[Collected data]

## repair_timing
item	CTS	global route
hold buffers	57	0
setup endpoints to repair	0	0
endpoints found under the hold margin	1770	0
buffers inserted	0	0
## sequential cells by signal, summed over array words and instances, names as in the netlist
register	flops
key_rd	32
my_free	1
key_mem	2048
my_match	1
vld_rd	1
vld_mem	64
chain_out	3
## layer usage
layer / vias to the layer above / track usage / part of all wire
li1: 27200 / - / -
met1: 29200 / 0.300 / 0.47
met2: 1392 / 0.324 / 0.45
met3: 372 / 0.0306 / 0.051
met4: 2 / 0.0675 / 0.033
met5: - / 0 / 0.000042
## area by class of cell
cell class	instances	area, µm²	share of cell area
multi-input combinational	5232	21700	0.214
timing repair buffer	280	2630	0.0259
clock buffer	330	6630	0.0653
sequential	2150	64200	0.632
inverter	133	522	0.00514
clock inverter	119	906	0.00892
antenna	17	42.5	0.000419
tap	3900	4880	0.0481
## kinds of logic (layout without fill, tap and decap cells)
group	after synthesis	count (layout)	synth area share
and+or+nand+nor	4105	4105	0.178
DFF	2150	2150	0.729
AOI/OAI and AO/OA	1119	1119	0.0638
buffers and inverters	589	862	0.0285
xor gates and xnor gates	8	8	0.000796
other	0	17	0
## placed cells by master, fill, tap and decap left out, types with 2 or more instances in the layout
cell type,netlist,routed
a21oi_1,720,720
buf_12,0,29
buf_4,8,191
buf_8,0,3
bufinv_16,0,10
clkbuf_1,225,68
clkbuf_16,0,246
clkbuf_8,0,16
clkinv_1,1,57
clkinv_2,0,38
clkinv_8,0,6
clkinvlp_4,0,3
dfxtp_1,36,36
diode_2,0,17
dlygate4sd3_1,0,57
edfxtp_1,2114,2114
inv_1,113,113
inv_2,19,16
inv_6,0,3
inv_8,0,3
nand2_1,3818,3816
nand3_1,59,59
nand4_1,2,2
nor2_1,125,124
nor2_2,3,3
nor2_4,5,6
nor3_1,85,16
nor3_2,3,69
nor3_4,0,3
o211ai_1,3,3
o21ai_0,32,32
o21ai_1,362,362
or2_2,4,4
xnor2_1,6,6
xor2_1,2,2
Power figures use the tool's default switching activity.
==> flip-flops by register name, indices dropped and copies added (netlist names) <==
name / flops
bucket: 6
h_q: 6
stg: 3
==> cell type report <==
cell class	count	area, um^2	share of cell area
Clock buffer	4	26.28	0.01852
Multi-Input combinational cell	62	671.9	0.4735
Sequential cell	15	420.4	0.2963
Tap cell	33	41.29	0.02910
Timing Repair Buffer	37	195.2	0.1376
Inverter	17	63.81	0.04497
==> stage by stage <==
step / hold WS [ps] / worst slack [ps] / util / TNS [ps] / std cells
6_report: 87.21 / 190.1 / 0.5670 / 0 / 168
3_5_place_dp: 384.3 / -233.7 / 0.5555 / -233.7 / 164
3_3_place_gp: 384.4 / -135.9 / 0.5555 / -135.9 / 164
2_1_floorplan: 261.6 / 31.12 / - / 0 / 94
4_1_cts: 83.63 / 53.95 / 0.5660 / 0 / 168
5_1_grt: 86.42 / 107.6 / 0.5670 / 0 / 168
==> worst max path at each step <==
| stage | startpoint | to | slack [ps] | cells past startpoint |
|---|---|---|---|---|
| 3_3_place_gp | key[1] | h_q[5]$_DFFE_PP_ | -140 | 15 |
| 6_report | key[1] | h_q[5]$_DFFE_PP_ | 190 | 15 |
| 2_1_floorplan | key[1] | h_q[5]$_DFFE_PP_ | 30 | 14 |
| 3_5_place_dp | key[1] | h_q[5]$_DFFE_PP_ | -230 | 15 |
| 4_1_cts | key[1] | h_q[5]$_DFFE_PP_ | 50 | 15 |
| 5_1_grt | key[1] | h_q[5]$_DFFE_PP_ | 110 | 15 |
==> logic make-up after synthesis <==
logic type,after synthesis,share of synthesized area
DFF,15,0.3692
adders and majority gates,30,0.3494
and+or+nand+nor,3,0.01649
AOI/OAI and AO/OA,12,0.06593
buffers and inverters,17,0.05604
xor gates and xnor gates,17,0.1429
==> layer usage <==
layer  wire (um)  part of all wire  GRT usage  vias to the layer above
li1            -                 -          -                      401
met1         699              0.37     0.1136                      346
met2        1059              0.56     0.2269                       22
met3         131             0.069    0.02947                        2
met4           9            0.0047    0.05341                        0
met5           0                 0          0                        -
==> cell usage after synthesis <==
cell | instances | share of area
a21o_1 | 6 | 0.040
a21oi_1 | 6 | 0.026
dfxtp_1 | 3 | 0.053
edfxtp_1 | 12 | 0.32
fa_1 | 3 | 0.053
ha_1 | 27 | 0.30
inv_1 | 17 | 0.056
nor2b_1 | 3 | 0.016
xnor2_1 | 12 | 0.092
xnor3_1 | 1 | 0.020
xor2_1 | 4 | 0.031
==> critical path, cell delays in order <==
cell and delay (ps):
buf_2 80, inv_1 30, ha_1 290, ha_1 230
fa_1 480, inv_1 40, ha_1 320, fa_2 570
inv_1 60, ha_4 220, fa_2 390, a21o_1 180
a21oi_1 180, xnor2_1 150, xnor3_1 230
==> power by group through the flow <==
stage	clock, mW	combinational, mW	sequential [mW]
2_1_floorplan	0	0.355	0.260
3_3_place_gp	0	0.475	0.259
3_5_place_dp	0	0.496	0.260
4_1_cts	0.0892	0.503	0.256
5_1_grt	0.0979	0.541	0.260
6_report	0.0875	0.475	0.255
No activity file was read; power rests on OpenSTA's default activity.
$ cat config.mk
export PLATFORM = sky130hd
export DESIGN_NAME = ps2_device_byte_transmitter_top
export DESIGN_NICKNAME = d
export VERILOG_FILES = /design/src/rtl/ps2dbt_pkg.sv /design/src/rtl/ps2dbt_fifo.sv /design/src/rtl/ps2_device_byte_transmitter_top.sv
export SDC_FILE = /design/constraint.sdc
export NUM_CORES = 1
export LEC_CHECK = 0
export ABC_AREA = 0
export BUFFER_PORTS_ARGS = -buffer_cell sky130_fd_sc_hd__buf_2
export CAP_MARGIN = 20
export CELL_PAD_IN_SITES_DETAIL_PLACEMENT = 1
export CELL_PAD_IN_SITES_GLOBAL_PLACEMENT = 1
export CORE_MARGIN = 10
export CORE_UTILIZATION = 48
export CTS_CLUSTER_DIAMETER = 200
export DETAILED_ROUTE_END_ITERATION = 10
export PLACE_DENSITY_LB_ADDON = 0.2
export SETUP_SLACK_MARGIN = 0.02
export SLEW_MARGIN = 15
export SYNTH_ARGS = -nofsm -noshare
export SYNTH_HDL_FRONTEND = slang
export SYNTH_HIERARCHICAL = 1
export SYNTH_SLANG_ARGS = --single-unit
$ cat constraint.sdc
create_clock -name clock -period 2.6 [get_ports clock]
set_input_delay 0.13 -clock clock [delete_from_list [all_inputs] [get_ports clock]]
set_output_delay 0.13 -clock clock [all_outputs]
set_load 0.02 [all_outputs]
$ cat src/rtl/ps2dbt_pkg.sv
// Shared types and constants for the PS/2 device byte transmitter.
package ps2dbt_pkg;

   localparam int FIFO_DEPTH = 16;
   localparam int PTR_W = $clog2(FIFO_DEPTH);
   localparam int BYTE_W = 8;
   localparam int BIT_CNT_W = 4;
   localparam int DATA_LAST_BIT = 8;
   localparam int PARITY_BIT = 9;
   localparam int FRAME_LAST_BIT = 11;

   typedef logic [PTR_W-1:0] ptr_type;
   typedef logic [BYTE_W-1:0] byte_type;

   typedef enum logic {
      CMD_TICK = 1'b0,
      CMD_PUSH = 1'b1
   } command_type;

   typedef struct packed {
      logic empty;
      logic full;
   } fifo_status_type;

endpackage

$ cat src/rtl/ps2dbt_fifo.sv
// Ring FIFO of scan-code bytes, holds at most FIFO_DEPTH-1 entries.
module ps2dbt_fifo (
   input  logic                        clock,
   input  logic                        reset,
   input  logic                        push,
   input  ps2dbt_pkg::byte_type        push_data,
   input  logic                        pop,
   output ps2dbt_pkg::byte_type        pop_data,
   output ps2dbt_pkg::fifo_status_type status
);
   import ps2dbt_pkg::*;

   byte_type store_ff [FIFO_DEPTH];
   ptr_type  wr_ptr_ff;
   ptr_type  wr_ptr_in;
   ptr_type  rd_ptr_ff;
   ptr_type  rd_ptr_in;

   function automatic ptr_type next_ptr(input ptr_type p);
      ptr_type n;
      if (p == PTR_W'(FIFO_DEPTH - 1)) begin
         n = '0;
      end else begin
         n = p + 1'b1;
      end
      return n;
   endfunction

   always_comb begin
      status.empty = (wr_ptr_ff == rd_ptr_ff);
      status.full  = (next_ptr(wr_ptr_ff) == rd_ptr_ff);
      pop_data     = store_ff[rd_ptr_ff];
      wr_ptr_in    = push ? next_ptr(wr_ptr_ff) : wr_ptr_ff;
      rd_ptr_in    = pop ? next_ptr(rd_ptr_ff) : rd_ptr_ff;
   end

   always_ff @(posedge clock) begin
      if (push) begin
         store_ff[wr_ptr_ff] <= push_data;
      end
   end

   always_ff @(posedge clock) begin
      if (reset) begin
         wr_ptr_ff <= '0;
         rd_ptr_ff <= '0;
      end else begin
         wr_ptr_ff <= wr_ptr_in;
         rd_ptr_ff <= rd_ptr_in;
      end
   end

endmodule
`src/design/gradient_colormap_lookup_macros.svh`:
```
// ----------------------------------------------------------------------------
// Gradient colormap lookup assertion macros
// Shared concurrent assertion forms for the colormap lookup block.
// ----------------------------------------------------------------------------
`ifndef GRADIENT_COLORMAP_LOOKUP_MACROS_SVH
`define GRADIENT_COLORMAP_LOOKUP_MACROS_SVH

// same-cycle implication
`define GCL_ASSERT_IMP(lbl, clk, rst, a, b) \
   lbl: assert property (@(posedge clk) disable iff (rst) (a) |-> (b)) \
      else $error("assertion failed");

// next-cycle implication
`define GCL_ASSERT_NEXT(lbl, clk, rst, a, b) \
   lbl: assert property (@(posedge clk) disable iff (rst) (a) |=> (b)) \
      else $error("assertion failed");

`endif

```
`src/design/gcl_pkg.sv`:
```
// ----------------------------------------------------------------------------
// Gradient colormap lookup package
// Sizes, register indexes, mode codes and shared types.
// ----------------------------------------------------------------------------
package gcl_pkg;

   localparam int MAX_STOPS = 16;
   localparam int IDX_W     = $clog2(MAX_STOPS);
   localparam int CNT_W     = 5;
   localparam int POS_W     = 18;
   localparam int DIST_W    = 17;
   localparam int NUM_W     = 25;
   localparam int COLOR_W   = 32;
   localparam int QDEPTH    = 2;
   localparam int QPTR_W    = 1;
   localparam int CSR_IDX_W = 2;
   localparam int CSR_DAT_W = 5;

   localparam logic [CSR_IDX_W-1:0] CSR_MODE  = 2'd0;
   localparam logic [CSR_IDX_W-1:0] CSR_COUNT = 2'd1;

   localparam logic [1:0] MODE_CLIP    = 2'd0;
   localparam logic [1:0] MODE_REPEAT  = 2'd1;
   localparam logic [1:0] MODE_MIRROR  = 2'd2;
   localparam logic [1:0] MODE_DIVERGE = 2'd3;

   localparam logic OP_WRITE = 1'b0;
   localparam logic OP_MAP   = 1'b1;

   typedef struct packed {
      logic                 is_write;
      logic                 lerp;
      logic [IDX_W-1:0]     left;
      logic [IDX_W-1:0]     right;
      logic [DIST_W-1:0]    span;
      logic [DIST_W-1:0]    offs;
      logic [COLOR_W-1:0]   color;
   } cmd_type;

   typedef enum logic [1:0] {
      ST_IDLE,
      ST_MUL,
      ST_DIV,
      ST_OUT
   } back_state_type;

endpackage

```
`src/design/gcl_queue.sv`:
```
// ----------------------------------------------------------------------------
// Colormap lookup command queue
// Short queue between the front end and the back end.
// ----------------------------------------------------------------------------
module gcl_queue (
   input  logic             clock,
   input  logic             reset,
   input  logic             push,
   input  gcl_pkg::cmd_type push_cmd,
   input  logic             pop,
   output gcl_pkg::cmd_type head,
   output logic             full,
   output logic             empty
);
   import gcl_pkg::*;

   cmd_type             slot_ff [QDEPTH];
   logic [QPTR_W-1:0]   wr_ff, wr_in, rd_ff, rd_in;
   logic [QPTR_W:0]     cnt_ff, cnt_in;

   assign full  = (cnt_ff == (QPTR_W+1)'(QDEPTH));
   assign empty = (cnt_ff == '0);
   assign head  = slot_ff[rd_ff];

   always_comb begin
      wr_in  = (push && !full) ? wr_ff + QPTR_W'(1) : wr_ff;
      rd_in  = (pop && !empty) ? rd_ff + QPTR_W'(1) : rd_ff;
      cnt_in = cnt_ff + (QPTR_W+1)'(push && !full) - (QPTR_W+1)'(pop && !empty);
   end

   always_ff @(posedge clock) begin
      if (reset) begin
         wr_ff  <= '0;
         rd_ff  <= '0;
         cnt_ff <= '0;
      end else begin
         wr_ff  <= wr_in;
         rd_ff  <= rd_in;
         cnt_ff <= cnt_in;
      end
   end

   always_ff @(posedge clock) begin
      if (push && !full) begin
         slot_ff[wr_ff] <= push_cmd;
      end
   end
endmodule

```
`config.mk`:
```
export PLATFORM = sky130hd
export DESIGN_NAME = gcl_queue
export DESIGN_NICKNAME = d
export VERILOG_FILES = /design/src/design/gradient_colormap_lookup_macros.svh /design/src/design/gcl_pkg.sv /design/src/design/gcl_queue.sv
export SDC_FILE = /design/constraint.sdc
export NUM_CORES = 1
export LEC_CHECK = 0
export BUFFER_PORTS_ARGS = -buffer_cell sky130_fd_sc_hd__buf_2
export CORE_MARGIN = 2
export CORE_UTILIZATION = 44
export DETAILED_ROUTE_END_ITERATION = 16
export PLACE_DENSITY = 0.77
export SLEW_MARGIN = 20
export SYNTH_ARGS = -nofsm -noshare
export SYNTH_HDL_FRONTEND = slang
export SYNTH_SLANG_ARGS = --single-unit
```
`constraint.sdc`:
```
create_clock -name clock -period 3.7 [get_ports clock]
set_input_delay 0.74 -clock clock [delete_from_list [all_inputs] [get_ports clock]]
set_output_delay 0.74 -clock clock [all_outputs]
set_load 0.01 [all_outputs]
```
==> flow_summary.yaml <==
drt:
  ant_nets: 0
  drt_wl_total_um: 9840
  first_pass_iters: 4
  drt-vias-per-instance: 4.74
  drt_iter0_drc: 182
  drcViolationCount: 0
  vias: 2921
  wl_per_cell_um: 16.0
timing:
  rsz0062_at_grt: "no"
  tightest_slew_ns: 1.06
  min_period_ns: 2.78
  slew_headroom_pct: 29.1
  fmax_ghz: 0.359
  finalHoldViolCount: 0
  finalSetupViolCount: 0
  setup_ws_ns: 0.918
  maxSlewViolCount: 0
  fin_crit_sh_pct: 75.2
  tns_ns: 0
  clock_skew_ns: 0.00665
yosys:
  synth_fp_nets: 345
  syn-cell-area_um2: 5720
  synth_seq_cells: 157
  synthCells: 263
  avgSynthCellArea_um2: 21.8
  yosysSeqAreaShare_pct: 81.5
  ys_types: 22
  ys_warn_count: 0
clocking:
  clkSinkCount: 157
  cts-hold-fix-buffers: 0
  post-cts-setup-buffers: 0
  cts_made_buffers: 17
  clk_path_buf_depth: 2
  path_clk_slew_ns: 0.06
  post_cts_resized: 0
  clkLatencyLatePin_ns: 0.41
  cts-root-buf: "clkbuf_16"
  htree_levels: 4
  cts_tree: "done"
die:
  start_util_pct: 45.2
  core_area_um2: 12700
  ios: 158
  die_w_um: 118
  die_h_um: 118
  die_area_um2: 13900
  rows: 41
global_route:
  antenna_found_initial: 0
  grt_pass1_vias: 3050
  gr-total-overflow: 0
  grt_max_degree: 77
  groute.layer.met1.usage_pct: 16.3
  grtUsageTotal_pct: 14.3
  grt_pass1_wl_um: 15200
  top_usage_layer: "met2"
  grtUsageMet2_pct: 23.8
  grtUsageMet3_pct: 6.49
final_layout:
  diodes: 0
  drive_gt1_share_pct: 60.1
  final_cell_mix: "157 x buf_2, 152 x edfxtp_1, 76 x mux2_2"
  area_growth_pct: 27.0
  utilization_pct: 57.3
  layout_commonest_cell: "buf_2"
  num-nets-final: 514
power:
  power.density_nw_per_um2: 726
  power_mw: 5.27
  max-vdd-ir-drop_mv: 0.379
  p_leak_nw: 2.73
place:
  gp_congestion: 0.697
  dp_hpwl_um: 6120
  port_buffers: 157
  dp_slack_ns: 1.34
critical_path:
  crit_slowest_cell: "dfxtp_4"
  critPathArrivalTime_ns: 2.04
  crit_required_ns: 2.96
  startpoint_type: "flip-flop"
  crit_fanout: 76
  crit_type: "flip-flop to output pin"
  end_kind: "output pin"
  critPathMaxStageDelay_ns: 1.03
  path_cells: "mux2_2, buf_2"
  rrSetupSlack_ns: 1.81
run_status:
  status: "completed"
job:
  drv_cap: 0
worst_hold_path:
  hold_path_class: "flip-flop to flip-flop"
[worst max-delay path: cells and delay by family, from the launching register on]
kind | cells | cell delay (ns)
flops | 1 | 1.03
buf+inv | 1 | 0.14
mux | 1 | 0.43
[logic make-up after synthesis]
group	share of synthesized area (%)
DFF	81.5
muxes	15.0
buffers and inverters	1.44
and+or+nand+nor	1.03
AOI/OAI and AO/OA	0.306
xor gates and xnor gates	0.306
adders and majority gates	0.437
[per-stage QoR]
stage | instances | hold WS, ns | instance area, um2
2_1_floorplan | 263 | 0.451 | 5720
3_3_place_gp | 585 | 0.472 | 6680
3_5_place_dp | 585 | 0.492 | 6680
4_1_cts | 616 | 0.491 | 7260
5_1_grt | 616 | 0.484 | 7260
6_report | 616 | 0.495 | 7260
[sequential cells by signal, indices dropped and copies added, names as in the netlist, named ones only]
name,count
cnt_ff,2
rd_ff,1
slot_ff,152
wr_ff,1
[synthesized netlist by cell type]
library cell | instances | area share (%)
a21oi_1 | 1 | 0.087
and2_1 | 1 | 0.11
and3_2 | 1 | 0.13
buf_2 | 3 | 0.26
buf_4 | 1 | 0.13
buf_6 | 4 | 0.79
dfxtp_1 | 5 | 1.7
edfxtp_1 | 152 | 80
ha_1 | 2 | 0.44
inv_1 | 3 | 0.20
inv_2 | 1 | 0.066
mux2_2 | 76 | 15
nand2_1 | 1 | 0.066
nand2b_2 | 1 | 0.15
nor2_1 | 4 | 0.26
nor2b_1 | 1 | 0.11
nor3_1 | 1 | 0.087
o21a_1 | 1 | 0.13
o21ai_0 | 1 | 0.087
or3_1 | 1 | 0.11
xnor2_1 | 1 | 0.15
xor2_1 | 1 | 0.15
[routing by layer]
| metal | up-vias | part of all wire, % |
|---|---|---|
| li1 | 1372 | - |
| met1 | 1432 | 41 |
| met2 | 106 | 51 |
| met3 | 11 | 7.1 |
| met4 | 0 | 1.1 |
| met5 | - | 0 |
[final timing paths]
kind / from / endpoint / depth (start not counted)
setup reg to reg: cnt_ff[0] / slot_ff[1][13] / 2
hold reg to reg: wr_ff / wr_ff / 2
setup / recovery: flip-flop / head[45] / 2
hold / removal: wr_ff / wr_ff / 2
[where the power goes]
| part | switching, mW | leakage, nW | internal, mW |
|---|---|---|---|
| sequential | 0.185 | 1.46 | 2.27 |
| clock | 0.640 | 0.284 | 1.05 |
| combinational | 0.545 | 0.983 | 0.580 |
| total | 1.37 | 2.73 | 3.90 |
[layout make-up]
type / count / area, um2
multi-input combinational: 94 / 978
clock inverter: 12 / 148
fill: 1003 / 5410
clock buffer: 19 / 433
tap: 172 / 215
sequential: 157 / 4670
inverter: 4 / 16.3
timing repair buffer: 158 / 806
(Power assumes the default switching activity.)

» **Assignment**:
Every line above with the word "endpoints" is to be copied out.

» **Response area**:
setup endpoints to repair	0	0
endpoints found under the hold margin	1770	0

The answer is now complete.